What you have to do | Within the material below, filter for lines that hold the word "disable".

==========

## src/rtl/uart_tx_pkg.sv

```systemverilog
package uart_tx_pkg;

    localparam int DATA_MAX  = 8;
    localparam int STOP_MAX  = 2;
    localparam int FRAME_MAX = 1 + DATA_MAX + 1 + STOP_MAX;
    localparam int IDX_W     = $clog2(FRAME_MAX);

    localparam logic [2:0] PAR_ODD  = 3'd4;
    localparam logic [2:0] PAR_EVEN = 3'd5;
    localparam logic [2:0] PAR_ONE  = 3'd6;
    localparam logic [2:0] PAR_ZERO = 3'd7;

    typedef struct packed {
        logic [1:0] len;
        logic       stop2;
        logic [2:0] par;
    } frame_cfg_t;

    typedef struct packed {
        logic [FRAME_MAX-1:0] bits;
        logic [IDX_W-1:0]     last;
    } frame_t;

    function automatic int data_count(input logic [1:0] len);
        return 5 + int'(len);
    endfunction

    function automatic logic parity_on(input logic [2:0] par);
        return par[2];
    endfunction

    function automatic logic parity_value(input logic [2:0] par,
                                          input logic [DATA_MAX-1:0] data,
                                          input int n);
        logic ones;
        ones = 1'b0;
        for (int i = 0; i < DATA_MAX; i++)
            if (i < n) ones = ones ^ data[i];
        case (par)
            PAR_ODD:  return ~ones;
            PAR_EVEN: return ones;
            PAR_ONE:  return 1'b1;
            default:  return 1'b0;
        endcase
    endfunction

endpackage

```

## src/rtl/uart_tx_framer.sv

```systemverilog
module uart_tx_framer
    import uart_tx_pkg::*;
(
    input  frame_cfg_t          cfg,
    input  logic [DATA_MAX-1:0] data,
    output frame_t              frame
);
    int   n_data;
    logic p_on;

    always_comb begin
        n_data     = data_count(cfg.len);
        p_on       = parity_on(cfg.par);
        frame.bits = '1;
        frame.bits[0] = 1'b0;
        for (int j = 1; j <= DATA_MAX; j++)
            if (j <= n_data) frame.bits[j] = data[j-1];
        if (p_on)
            frame.bits[n_data+1] = parity_value(cfg.par, data, n_data);
        frame.last = IDX_W'(n_data + int'(p_on) + int'(cfg.stop2) + 1);
    end
endmodule

```

## src/rtl/uart_tx_sequencer.sv

```systemverilog
module uart_tx_sequencer
    import uart_tx_pkg::*;
(
    input  logic             clk,
    input  logic             rst,
    input  logic             start,
    input  frame_t           frame_in,
    input  logic             tick,
    output logic             busy,
    output logic [IDX_W-1:0] idx,
    output logic             bit_val
);
    frame_t frame_q;

    always_ff @(posedge clk) begin
        if (rst) begin
            frame_q <= '1;
            busy    <= 1'b0;
            idx     <= '0;
        end else if (start) begin
            frame_q <= frame_in;
            busy    <= 1'b1;
            idx     <= '0;
        end else if (busy && tick) begin
            if (idx == frame_q.last) begin
                busy <= 1'b0;
                idx  <= '0;
            end else begin
                idx <= idx + 1'b1;
            end
        end
    end

    assign bit_val = busy ? frame_q.bits[idx] : 1'b1;


    idx_hold_chk: assert property (@(posedge clk) disable iff (rst)
        busy && !tick && !start |=> $stable(idx));


    idx_step_chk: assert property (@(posedge clk) disable iff (rst)
        busy && tick && idx != frame_q.last |=> idx == $past(idx) + 1'b1);


    idle_idx_chk: assert property (@(posedge clk) disable iff (rst)
        !busy |-> idx == '0);
endmodule

```

## src/rtl/uart_frame_tx.sv

```systemverilog
module uart_frame_tx
    import uart_tx_pkg::*;
(
    input  logic             clk,
    input  logic             rst,
    input  logic [1:0]       cfg_len,
    input  logic             cfg_stop2,
    input  logic [2:0]       cfg_par,
    input  logic             cfg_break,
    input  logic             cfg_loop,
    input  logic [7:0]       in_data,
    input  logic             in_valid,
    output logic             in_ready,
    input  logic             bit_tick,
    input  logic             rx_pin,
    output logic             tx_pin,
    output logic             rx_core,
    output logic             tx_empty,
    output logic [IDX_W-1:0] bit_idx
);
    frame_cfg_t cfg;
    frame_t     frame_new;
    logic       busy;
    logic       bit_val;
    logic       accept;
    logic       line;

    assign cfg = '{len: cfg_len, stop2: cfg_stop2, par: cfg_par};

    uart_tx_framer i_framer (
        .cfg   (cfg),
        .data  (in_data),
        .frame (frame_new)
    );

    uart_tx_sequencer i_seq (
        .clk      (clk),
        .rst      (rst),
        .start    (accept),
        .frame_in (frame_new),
        .tick     (bit_tick),
        .busy     (busy),
        .idx      (bit_idx),
        .bit_val  (bit_val)
    );

    assign in_ready = !busy && !cfg_break;
    assign accept   = in_valid && in_ready;
    assign line     = cfg_break ? 1'b0 : bit_val;
    assign tx_pin   = cfg_loop ? 1'b1 : line;
    assign rx_core  = cfg_loop ? line : rx_pin;
    assign tx_empty = !busy;


    start_bit_chk: assert property (@(posedge clk) disable iff (rst)
        in_valid && in_ready && !cfg_break && !cfg_loop |=>
            !tx_empty && bit_idx == '0 && (cfg_break || cfg_loop || !tx_pin));


    busy_block_chk: assert property (@(posedge clk) disable iff (rst)
        !tx_empty |-> !in_ready);


    break_low_chk: assert property (@(posedge clk) disable iff (rst)
        cfg_break && !cfg_loop |-> !tx_pin);


    idle_high_chk: assert property (@(posedge clk) disable iff (rst)
        tx_empty && !cfg_break && !cfg_loop |-> tx_pin);


    idle_tick_chk: assert property (@(posedge clk) disable iff (rst)
        tx_empty && !in_valid |=> tx_empty);
endmodule

```
==> src/rtl/dbg_trig_pkg.sv <==
package dbg_trig_pkg;
  typedef enum logic [1:0] {
    SEL_BRK_ADDR = 2'd0,
    SEL_BRK_EN   = 2'd1,
    SEL_STEP_CNT = 2'd2,
    SEL_STEP_LVL = 2'd3
  } dbg_sel_e;
endpackage

==> src/rtl/dbg_brk_match.sv <==
module dbg_brk_match #(
  parameter int ADDR_W = 32,
  parameter int DATA_W = 32
) (
  input  logic              clk,
  input  logic              rst_n,
  input  logic              wr_addr,
  input  logic              wr_en,
  input  logic [DATA_W-1:0] wr_data,
  input  logic              sync_strobe,
  input  logic              retire_valid,
  input  logic [ADDR_W-1:0] retire_pc,
  output logic [ADDR_W-1:0] shadow_addr,
  output logic              shadow_en,
  output logic [ADDR_W-1:0] act_addr,
  output logic              act_en,
  output logic              hit
);
  logic [ADDR_W-1:0] shadow_addr_nxt, act_addr_nxt;
  logic              shadow_en_nxt, act_en_nxt;
  logic              shadow_ld, act_ld;
  logic [ADDR_W-1:0] diff;

  // Software-visible copy: loaded by writes
  always_comb begin
    shadow_ld       = wr_addr | wr_en;
    shadow_addr_nxt = shadow_addr;
    shadow_en_nxt   = shadow_en;
    if (wr_addr) shadow_addr_nxt = wr_data[ADDR_W-1:0];
    if (wr_en)   shadow_en_nxt   = wr_data[0];
  end

  // Active copy: loaded from the pre-edge shadow value on sync
  always_comb begin
    act_ld       = sync_strobe;
    act_addr_nxt = shadow_addr;
    act_en_nxt   = shadow_en;
  end

  always_ff @(posedge clk or negedge rst_n) begin
    if (!rst_n) begin
      shadow_addr <= '0;
      shadow_en   <= 1'b0;
    end else if (shadow_ld) begin
      shadow_addr <= shadow_addr_nxt;
      shadow_en   <= shadow_en_nxt;
    end
  end

  always_ff @(posedge clk or negedge rst_n) begin
    if (!rst_n) begin
      act_addr <= '0;
      act_en   <= 1'b0;
    end else if (act_ld) begin
      act_addr <= act_addr_nxt;
      act_en   <= act_en_nxt;
    end
  end

  // Per-bit comparator
  for (genvar b = 0; b < ADDR_W; b++) begin : g_cmp
    assign diff[b] = retire_pc[b] ^ act_addr[b];
  end

  assign hit = retire_valid & act_en & ~(|diff);
endmodule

==========

Task result |
    idx_hold_chk: assert property (@(posedge clk) disable iff (rst)
    idx_step_chk: assert property (@(posedge clk) disable iff (rst)
    idle_idx_chk: assert property (@(posedge clk) disable iff (rst)
    start_bit_chk: assert property (@(posedge clk) disable iff (rst)
    busy_block_chk: assert property (@(posedge clk) disable iff (rst)
    break_low_chk: assert property (@(posedge clk) disable iff (rst)
    idle_high_chk: assert property (@(posedge clk) disable iff (rst)
    idle_tick_chk: assert property (@(posedge clk) disable iff (rst)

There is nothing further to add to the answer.